Good news about your new arrival Kat!
OK so this is what is happening our end...
We have removed the bedroom 'wall' and at the opposite end of the cage have draped a picnic blanket.
My husband has cut up two shoe boxes to make two little hiding places one at each end filled with hay. 
We haven't done anything about the food and water yet as this doesn't seem to be an issue at the moment, but we will be keeping a close eye on it and if the submissive one is missing out that will be the next step!
Thanks again!
Emma


----------



## kat04kt

No problem - best of luck  xx


----------



## encn71

AAAGH!
A bad night, it is escalating to more of a mini fight rather than just pushing him out. I have separated them for Max's safety but have no way of letting them see or smell each other as only have one cage, so I can't do that for long.
I am going to buy a 2 tier cage today and make a second bedroom on the ground floor with its own water and food. 
I will then try the bath etc.
Do you think that it will be ok if they have their own separate areas but can access both floors via the ramp? The cage I have seen has a trap door which you can close if you need to to make it like 2 cages if they need 'time out'.

I would really appreciate some more advice before I pay for this new cage as I don't want to buy it if it is the wrong decision!

Thank you!


----------



## JTK79

Have you had a look here? Its a great site and they have helped me loads with my boys  Guinea Pig Forum | Guinea pig care information in Jersey, Channel Islands | Care Resource & Guinea Pig Forum | Rodents With Attitude


----------



## encn71

Hi, we are now off to the vets as I had a good look at Max and I think his scent gland is very sore from being scratched.
I have put some chicken wire down the middle of the cage to keep them apart but so they can still smell each other and have a chat, not that Max wants to do much this afternoon except hide in the corner.
Poor things, I am getting worried we may not get to a happy conclusion. I really don't want to separate them!


----------



## encn71

Vet says he has lots of scratches on his back and on his scent gland but is very healthy and none are infected. She said to keep them separate but together for a few days and then gradually reintroduce them. 
Attached is a photo of the redesigned run I have made in the garden. Rex (the dominant one) is by the plant pot and Max is hiding in the shoe box!!
Their cage is now separated by chicken wire.
Thanks to everyone for your helpful advice it has really been great, and also having someone to voice ideas and concerns to is a help!
Lets hope it all turns out ok in the end and they become friends again.
Emma


----------



## encn71

One more question!!!!

All is peaceful in the hutch/run with separating chicken wire. Max has settled now he isn't afraid of being attacked all the time and is eating loads.
I was thinking I should maybe keep changing which side they are in so they have to live in each other's smells. Do you think that is the right thing to do or will it fire Rex (the dominant one) up again? I don't want their smells to become alien to each other for when I try to reintroduce them.

Thank you (again!)


----------



## JTK79

Thats good they are settling  they will still be able to smell and see each other where they are so I would leave them while they are happy.


----------



## kat04kt

It sounds like you are doing everything right. Please do sign up for theguineapigforum - there's is so much advice there on boar behaviour, bonding and rebonding. It's very very similar to this site but entirely focused on guinea pigs. So many members have experienced what you're experiencing now and will have some great advice. 

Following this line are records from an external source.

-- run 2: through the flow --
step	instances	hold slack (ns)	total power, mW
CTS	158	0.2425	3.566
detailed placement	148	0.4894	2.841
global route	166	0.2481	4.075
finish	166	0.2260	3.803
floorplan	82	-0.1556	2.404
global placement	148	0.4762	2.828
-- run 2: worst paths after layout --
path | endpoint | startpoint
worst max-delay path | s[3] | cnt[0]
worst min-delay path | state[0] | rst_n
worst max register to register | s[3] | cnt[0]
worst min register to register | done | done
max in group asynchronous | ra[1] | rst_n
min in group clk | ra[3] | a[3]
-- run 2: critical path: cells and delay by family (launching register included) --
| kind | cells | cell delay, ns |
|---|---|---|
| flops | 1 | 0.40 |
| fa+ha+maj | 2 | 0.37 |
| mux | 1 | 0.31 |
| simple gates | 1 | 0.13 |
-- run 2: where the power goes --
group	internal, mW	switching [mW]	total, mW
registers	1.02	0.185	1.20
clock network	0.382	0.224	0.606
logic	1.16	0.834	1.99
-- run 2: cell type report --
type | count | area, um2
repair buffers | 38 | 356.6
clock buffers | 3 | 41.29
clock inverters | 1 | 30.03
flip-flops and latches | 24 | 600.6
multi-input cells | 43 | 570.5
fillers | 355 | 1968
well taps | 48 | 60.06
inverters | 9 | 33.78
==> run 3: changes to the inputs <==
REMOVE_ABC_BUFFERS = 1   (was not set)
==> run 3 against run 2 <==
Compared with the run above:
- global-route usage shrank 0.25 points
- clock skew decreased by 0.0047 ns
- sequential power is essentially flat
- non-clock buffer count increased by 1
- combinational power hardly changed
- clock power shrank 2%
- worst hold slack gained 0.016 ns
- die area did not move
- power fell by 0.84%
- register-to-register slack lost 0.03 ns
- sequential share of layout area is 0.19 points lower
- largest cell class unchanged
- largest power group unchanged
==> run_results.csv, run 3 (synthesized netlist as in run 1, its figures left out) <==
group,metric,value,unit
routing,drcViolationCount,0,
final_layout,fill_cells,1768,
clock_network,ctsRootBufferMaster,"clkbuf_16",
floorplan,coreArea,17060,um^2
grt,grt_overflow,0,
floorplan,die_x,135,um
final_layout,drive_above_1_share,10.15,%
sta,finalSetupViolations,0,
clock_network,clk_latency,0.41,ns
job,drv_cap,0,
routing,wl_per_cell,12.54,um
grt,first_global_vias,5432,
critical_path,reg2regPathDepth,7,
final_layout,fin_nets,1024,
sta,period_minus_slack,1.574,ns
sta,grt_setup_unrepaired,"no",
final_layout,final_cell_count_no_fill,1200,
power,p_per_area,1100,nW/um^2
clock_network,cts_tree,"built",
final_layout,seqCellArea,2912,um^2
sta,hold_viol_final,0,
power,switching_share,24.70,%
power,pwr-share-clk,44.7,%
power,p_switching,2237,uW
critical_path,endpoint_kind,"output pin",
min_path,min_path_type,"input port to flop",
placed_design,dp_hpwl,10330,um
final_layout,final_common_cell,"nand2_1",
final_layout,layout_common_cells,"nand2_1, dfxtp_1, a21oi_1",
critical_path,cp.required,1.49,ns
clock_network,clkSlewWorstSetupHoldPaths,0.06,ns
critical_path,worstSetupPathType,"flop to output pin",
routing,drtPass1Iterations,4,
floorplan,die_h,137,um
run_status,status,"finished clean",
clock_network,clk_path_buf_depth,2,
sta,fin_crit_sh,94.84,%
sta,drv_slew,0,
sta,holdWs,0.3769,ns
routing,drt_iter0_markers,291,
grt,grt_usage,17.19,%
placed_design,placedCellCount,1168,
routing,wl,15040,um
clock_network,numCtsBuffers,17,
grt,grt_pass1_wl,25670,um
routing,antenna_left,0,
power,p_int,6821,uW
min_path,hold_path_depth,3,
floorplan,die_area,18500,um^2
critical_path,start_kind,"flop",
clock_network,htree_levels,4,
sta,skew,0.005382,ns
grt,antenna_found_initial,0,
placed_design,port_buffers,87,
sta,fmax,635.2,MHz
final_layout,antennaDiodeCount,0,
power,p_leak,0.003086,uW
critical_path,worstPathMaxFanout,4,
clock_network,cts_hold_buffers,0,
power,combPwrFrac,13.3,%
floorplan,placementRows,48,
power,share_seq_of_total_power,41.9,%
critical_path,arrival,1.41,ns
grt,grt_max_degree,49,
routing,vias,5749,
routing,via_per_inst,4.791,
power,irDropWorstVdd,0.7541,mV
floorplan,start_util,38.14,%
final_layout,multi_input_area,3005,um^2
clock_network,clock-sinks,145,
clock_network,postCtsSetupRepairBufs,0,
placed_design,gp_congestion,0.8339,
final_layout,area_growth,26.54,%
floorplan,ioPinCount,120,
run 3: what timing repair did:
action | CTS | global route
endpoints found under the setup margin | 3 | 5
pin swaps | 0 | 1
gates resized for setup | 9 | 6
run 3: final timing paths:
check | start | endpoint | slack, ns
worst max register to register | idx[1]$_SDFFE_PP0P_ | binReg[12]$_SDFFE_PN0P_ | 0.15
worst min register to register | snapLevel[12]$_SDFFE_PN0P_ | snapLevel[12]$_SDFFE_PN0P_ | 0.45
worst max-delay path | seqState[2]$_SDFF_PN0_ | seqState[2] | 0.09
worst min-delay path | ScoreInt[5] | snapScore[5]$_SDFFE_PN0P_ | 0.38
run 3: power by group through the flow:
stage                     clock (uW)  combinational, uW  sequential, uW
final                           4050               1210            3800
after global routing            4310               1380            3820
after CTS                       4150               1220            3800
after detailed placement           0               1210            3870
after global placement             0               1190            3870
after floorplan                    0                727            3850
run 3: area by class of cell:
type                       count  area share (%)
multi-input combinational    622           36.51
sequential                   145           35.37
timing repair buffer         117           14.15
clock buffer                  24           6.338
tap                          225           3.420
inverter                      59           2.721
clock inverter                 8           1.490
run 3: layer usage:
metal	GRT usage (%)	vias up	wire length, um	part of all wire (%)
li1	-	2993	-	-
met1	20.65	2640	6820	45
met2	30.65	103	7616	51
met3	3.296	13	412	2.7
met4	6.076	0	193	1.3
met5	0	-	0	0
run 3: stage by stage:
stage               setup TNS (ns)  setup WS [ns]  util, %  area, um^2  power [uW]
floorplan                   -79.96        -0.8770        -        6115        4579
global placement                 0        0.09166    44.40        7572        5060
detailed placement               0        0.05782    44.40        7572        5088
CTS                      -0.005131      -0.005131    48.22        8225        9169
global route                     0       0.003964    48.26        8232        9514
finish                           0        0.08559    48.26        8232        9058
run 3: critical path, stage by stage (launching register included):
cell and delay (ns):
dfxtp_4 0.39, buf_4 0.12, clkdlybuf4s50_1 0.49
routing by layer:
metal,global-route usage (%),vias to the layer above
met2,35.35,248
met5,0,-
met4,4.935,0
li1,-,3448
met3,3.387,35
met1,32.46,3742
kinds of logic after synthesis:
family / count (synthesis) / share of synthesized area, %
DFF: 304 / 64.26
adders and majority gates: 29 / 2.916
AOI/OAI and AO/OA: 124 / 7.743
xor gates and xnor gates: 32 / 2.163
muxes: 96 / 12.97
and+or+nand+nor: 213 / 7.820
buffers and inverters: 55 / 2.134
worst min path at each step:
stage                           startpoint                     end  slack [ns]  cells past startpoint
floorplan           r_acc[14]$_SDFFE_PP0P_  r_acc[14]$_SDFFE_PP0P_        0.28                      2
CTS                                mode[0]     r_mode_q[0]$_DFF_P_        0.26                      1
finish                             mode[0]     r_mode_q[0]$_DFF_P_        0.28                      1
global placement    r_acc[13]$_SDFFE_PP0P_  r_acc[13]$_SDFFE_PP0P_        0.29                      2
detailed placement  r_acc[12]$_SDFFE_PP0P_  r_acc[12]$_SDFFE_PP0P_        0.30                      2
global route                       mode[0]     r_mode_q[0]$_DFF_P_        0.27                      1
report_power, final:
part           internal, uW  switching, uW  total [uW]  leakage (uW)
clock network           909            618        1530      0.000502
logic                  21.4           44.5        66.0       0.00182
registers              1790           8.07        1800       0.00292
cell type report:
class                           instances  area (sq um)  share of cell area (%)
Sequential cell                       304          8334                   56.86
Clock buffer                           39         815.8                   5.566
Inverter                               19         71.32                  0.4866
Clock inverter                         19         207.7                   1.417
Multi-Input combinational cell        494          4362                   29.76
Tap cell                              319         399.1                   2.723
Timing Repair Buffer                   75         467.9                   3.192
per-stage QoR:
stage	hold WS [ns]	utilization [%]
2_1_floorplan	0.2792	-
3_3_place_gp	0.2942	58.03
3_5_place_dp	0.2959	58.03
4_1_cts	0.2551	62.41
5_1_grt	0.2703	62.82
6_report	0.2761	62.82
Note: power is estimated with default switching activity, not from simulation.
<file path="src/rtl/apex7_seq_ctrl_if.sv">
// Request/grant bundle between the requesters and apex7_seq_ctrl.
// The tmo flag is present only when APEX7_SEQ_TIMEOUT_EN is defined.
interface apex7_seq_ctrl_if;
  logic [5:0] req;
  logic       busy;
  logic [3:0] cfg_len;
  logic [5:0] grant;
  logic [2:0] sel;
  logic       start;
  logic [3:0] beat_cnt;
  logic       done;
`ifdef APEX7_SEQ_TIMEOUT_EN
  logic       tmo;

  modport master (
    output req, busy, cfg_len,
    input  grant, sel, start, beat_cnt, done, tmo
  );
  modport slave (
    input  req, busy, cfg_len,
    output grant, sel, start, beat_cnt, done, tmo
  );
`else
  modport master (
    output req, busy, cfg_len,
    input  grant, sel, start, beat_cnt, done
  );
  modport slave (
    input  req, busy, cfg_len,
    output grant, sel, start, beat_cnt, done
  );
`endif
endinterface

</file>
<file path="src/rtl/apex7_seq_ctrl.sv">
// Six-way round-robin sequencer granting a shared resource for bursts of cfg_len+1 beats.
// Optional busy-stall abort is enabled by defining APEX7_SEQ_TIMEOUT_EN.
module apex7_seq_ctrl #(
  parameter int unsigned TMO_CYC = 16
) (
  input  logic           clock,
  input  logic           reset,
  apex7_seq_ctrl_if.slave bus
);

  typedef enum logic [1:0] {StIdle, StGrant, StXfer, StDone} state_e;

  state_e     state_q;
  logic [5:0] grant_q;
  logic [2:0] sel_q;
  logic [2:0] last_q;
  logic       start_q;
  logic       done_q;
  logic [3:0] beat_q;

  logic       pick_found;
  logic [2:0] pick_idx;

`ifdef APEX7_SEQ_TIMEOUT_EN
  localparam int unsigned TcW = $clog2(TMO_CYC + 1);
  localparam logic [TcW-1:0] TcLast = TcW'(TMO_CYC - 1);

  logic [TcW-1:0] tcnt_q;
  logic           tmo_q;
`endif

  // (base + off) mod 6, valid for base <= 5 and off <= 6.
  function automatic logic [2:0] wrap_add(input logic [2:0] base, input logic [2:0] off);
    logic [3:0] s;
    s = {1'b0, base} + {1'b0, off};
    if (s >= 4'd6) s = s - 4'd6;
    return s[2:0];
  endfunction

  always_comb begin
    pick_found = 1'b0;
    pick_idx   = 3'd0;
    for (int k = 1; k <= 6; k++) begin
      if (!pick_found && bus.req[wrap_add(last_q, 3'(k))]) begin
        pick_found = 1'b1;
        pick_idx   = wrap_add(last_q, 3'(k));
      end
    end
  end

  always_ff @(posedge clock) begin
    if (reset) begin
      state_q <= StIdle;
      grant_q <= '0;
      sel_q   <= '0;
      last_q  <= 3'd5;
      start_q <= 1'b0;
      done_q  <= 1'b0;
      beat_q  <= '0;
`ifdef APEX7_SEQ_TIMEOUT_EN
      tcnt_q  <= '0;
      tmo_q   <= 1'b0;
`endif
    end else begin
      start_q <= 1'b0;
      done_q  <= 1'b0;
`ifdef APEX7_SEQ_TIMEOUT_EN
      tmo_q   <= 1'b0;
`endif
      case (state_q)
        StIdle: begin
          if (pick_found) begin
            grant_q <= 6'(1) << pick_idx;
            sel_q   <= pick_idx;
            start_q <= 1'b1;
            state_q <= StGrant;
          end
        end
        StGrant: begin
          beat_q  <= bus.cfg_len;
          state_q <= StXfer;
`ifdef APEX7_SEQ_TIMEOUT_EN
          tcnt_q  <= '0;
`endif
        end
        StXfer: begin
          if (!bus.busy) begin
`ifdef APEX7_SEQ_TIMEOUT_EN
            tcnt_q <= '0;
`endif
            if (beat_q == 4'd0) begin
              state_q <= StDone;
              done_q  <= 1'b1;
            end else begin
              beat_q <= beat_q - 4'd1;
            end
          end
`ifdef APEX7_SEQ_TIMEOUT_EN
          // Abort lands in DONE exactly TMO_CYC busy cycles after the stall began.
          else if (tcnt_q == TcLast) begin
            state_q <= StDone;
            done_q  <= 1'b1;
            tmo_q   <= 1'b1;
          end else begin
            tcnt_q <= tcnt_q + 1'b1;
          end
`endif
        end
        StDone: begin
          last_q  <= sel_q;
          grant_q <= '0;
          state_q <= StIdle;
        end
        default: state_q <= StIdle;
      endcase
    end
  end

  assign bus.grant    = grant_q;
  assign bus.sel      = sel_q;
  assign bus.start    = start_q;
  assign bus.beat_cnt = beat_q;
  assign bus.done     = done_q;
`ifdef APEX7_SEQ_TIMEOUT_EN
  assign bus.tmo      = tmo_q;
`endif

endmodule

</file>
<file path="src/flat_wrapper.sv">
// flat-port wrapper written by rule: the top's interface ports become plain ports
module apex7_seq_ctrl_flat 
#(
  parameter int unsigned TMO_CYC = 16
)
  (clock, reset, bus_req, bus_busy, bus_cfg_len, bus_grant, bus_sel, bus_start, bus_beat_cnt, bus_done);
  apex7_seq_ctrl_if bus_i ();
  input  logic clock;
  input  logic reset;
  input wire logic [$bits(bus_i.req)-1:0] bus_req;
  input wire logic [$bits(bus_i.busy)-1:0] bus_busy;
  input wire logic [$bits(bus_i.cfg_len)-1:0] bus_cfg_len;
  output wire logic [$bits(bus_i.grant)-1:0] bus_grant;
  output wire logic [$bits(bus_i.sel)-1:0] bus_sel;
  output wire logic [$bits(bus_i.start)-1:0] bus_start;
  output wire logic [$bits(bus_i.beat_cnt)-1:0] bus_beat_cnt;
  output wire logic [$bits(bus_i.done)-1:0] bus_done;
  assign bus_i.req = bus_req;
  assign bus_i.busy = bus_busy;
  assign bus_i.cfg_len = bus_cfg_len;
  assign bus_grant = bus_i.grant;
  assign bus_sel = bus_i.sel;
  assign bus_start = bus_i.start;
  assign bus_beat_cnt = bus_i.beat_cnt;
  assign bus_done = bus_i.done;
  apex7_seq_ctrl #(.TMO_CYC(TMO_CYC)) u_core (.clock(clock), .reset(reset), .bus(bus_i));
endmodule
</file>
==> src/rtl/word_time_sched.sv <==
// Word-time scheduler: tracks the drum word number from T29/T0 and opens a
// whole-word transfer gate, either deferred (at word T) or immediate (up to T).
module word_time_sched #(
  parameter int WORDS = 108,
  parameter int CW    = 7
) (
  input  logic          CLOCK,
  input  logic          rst,
  input  logic          T0,
  input  logic          T29,
  input  logic          start,
  input  logic [CW-1:0] t_num,
  input  logic          imm,
  input  logic          dbl,
  input  logic          abort,
  output logic [CW-1:0] word_cnt,
  output logic          sync,
  output logic          busy,
  output logic          xfer_gate,
  output logic          done,
  output logic          sync_err,
  output logic          cmd_err
);
  localparam logic [CW-1:0] LAST = CW'(WORDS - 1);

  typedef enum logic [1:0] {S_IDLE, S_WAIT, S_XFER} state_t;
  typedef struct packed {
    logic [CW-1:0] tgt;
    logic [1:0]    len;
    logic          imm;
  } cmd_t;

  state_t        state_q, state_d;
  cmd_t          cmd_q, cmd_d;
  logic [CW-1:0] cnt_q, cnt_d;
  logic          sync_q, sync_d, serr_q, serr_set;
  logic          gate_q, gate_d, done_q, done_d, cerr_q, cerr_d;
  logic          t_ok, kill;

  // cnt_d is the number of the word that begins on the next clock
  always_comb begin
    cnt_d    = cnt_q;
    sync_d   = sync_q;
    serr_set = 1'b0;
    if (T29) begin
      if (T0) begin
        cnt_d    = '0;
        sync_d   = 1'b1;
        serr_set = sync_q && (cnt_q != LAST);
      end else begin
        cnt_d = (cnt_q == LAST) ? '0 : cnt_q + 1'b1;
      end
    end
  end

  assign t_ok = ({1'b0, t_num} < (CW+1)'(WORDS));
  assign kill = abort | serr_set;

  always_ff @(posedge CLOCK) begin
    if (rst) begin
      cnt_q   <= '0;
      sync_q  <= 1'b0;
      serr_q  <= 1'b0;
      state_q <= S_IDLE;
      cmd_q   <= '0;
      gate_q  <= 1'b0;
      done_q  <= 1'b0;
      cerr_q  <= 1'b0;
    end else begin
      cnt_q   <= cnt_d;
      sync_q  <= sync_d;
      serr_q  <= serr_q | serr_set;
      state_q <= state_d;
      cmd_q   <= cmd_d;
      gate_q  <= gate_d;
      done_q  <= done_d;
      cerr_q  <= cerr_d;
    end
  end

  // WAIT/XFER only move on T29 edges so the gate always spans whole words
  always_comb begin
    state_d = state_q;
    cmd_d   = cmd_q;
    unique case (state_q)
      S_IDLE: begin
        if (start && !abort && sync_q && t_ok) begin
          state_d   = S_WAIT;
          cmd_d.tgt = (!imm && dbl) ? (t_num & ~CW'(1)) : t_num;
          cmd_d.len = dbl ? 2'd2 : 2'd1;
          cmd_d.imm = imm;
        end
      end
      S_WAIT: begin
        if (T29) begin
          if (cnt_d == cmd_q.tgt) state_d = cmd_q.imm ? S_IDLE : S_XFER;
          else if (cmd_q.imm)     state_d = S_XFER;
        end
      end
      S_XFER: begin
        if (T29) begin
          if (cmd_q.imm) begin
            if (cnt_d == cmd_q.tgt) state_d = S_IDLE;
          end else begin
            cmd_d.len = cmd_q.len - 2'd1;
            if (cmd_q.len == 2'd1) state_d = S_IDLE;
          end
        end
      end
      default: state_d = S_IDLE;
    endcase
    if (kill && state_q != S_IDLE) state_d = S_IDLE;
  end

  always_comb begin
    gate_d = (state_d == S_XFER);
    done_d = (state_q != S_IDLE) && (state_d == S_IDLE) && !kill;
    cerr_d = (state_q == S_IDLE) && start && !abort && !(sync_q && t_ok);
  end

  assign word_cnt  = cnt_q;
  assign sync      = sync_q;
  assign busy      = (state_q != S_IDLE);
  assign xfer_gate = gate_q;
  assign done      = done_q;
  assign sync_err  = serr_q;
  assign cmd_err   = cerr_q;
endmodule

I think the hutch is a good idea, but I can't see the pic!


----------



## encn71

Thank you. I have registered on the Guinea Pig Forum today and had a good read. I am going to wait to buy a two storey hutch because if we are not successful in bonding them again and have to close the hatch between the floors they won't be able to communicate. I have searched and searched for a hutch with two bedrooms on the same level with some sort of mesh partition between but to no avail. 
They are sniffing and chatting between the chicken wire and showing no aggression so I am hopeful. 
Emma


----------



## kat04kt

Are they outdoor guinea pigs? If not, and they are kept indoors - have you thought about a C&C cage?


----------



## encn71

Yes they are outdoor ones and so the C&C cage won't work unfortunately. I think we will have to get two cages and let them face each other if I can't get them to re bond.


----------



## encn71

Just had an hour of both pigs in run together. After some initial mounting and rough and tumble without teeth, they were very happy chatting and charging about together. Tomorrow we try the cage......


----------



## encn71

A short update!
We ended up buying a 5ft cage and two pigloos, 2 food bowls and 2 water bottles. They are in there together today for the first time and I am watching carefully.
Rex is still the boss and is even being cheeky and stealing Max's food and running off with it. I don't think he has hurt him yet though.
If it goes pear shaped again we are going to divide it with wire mesh and they will still have a good sized area each.
Such heartache and stress and expense from 2 small animals!
Thanks
Emma


----------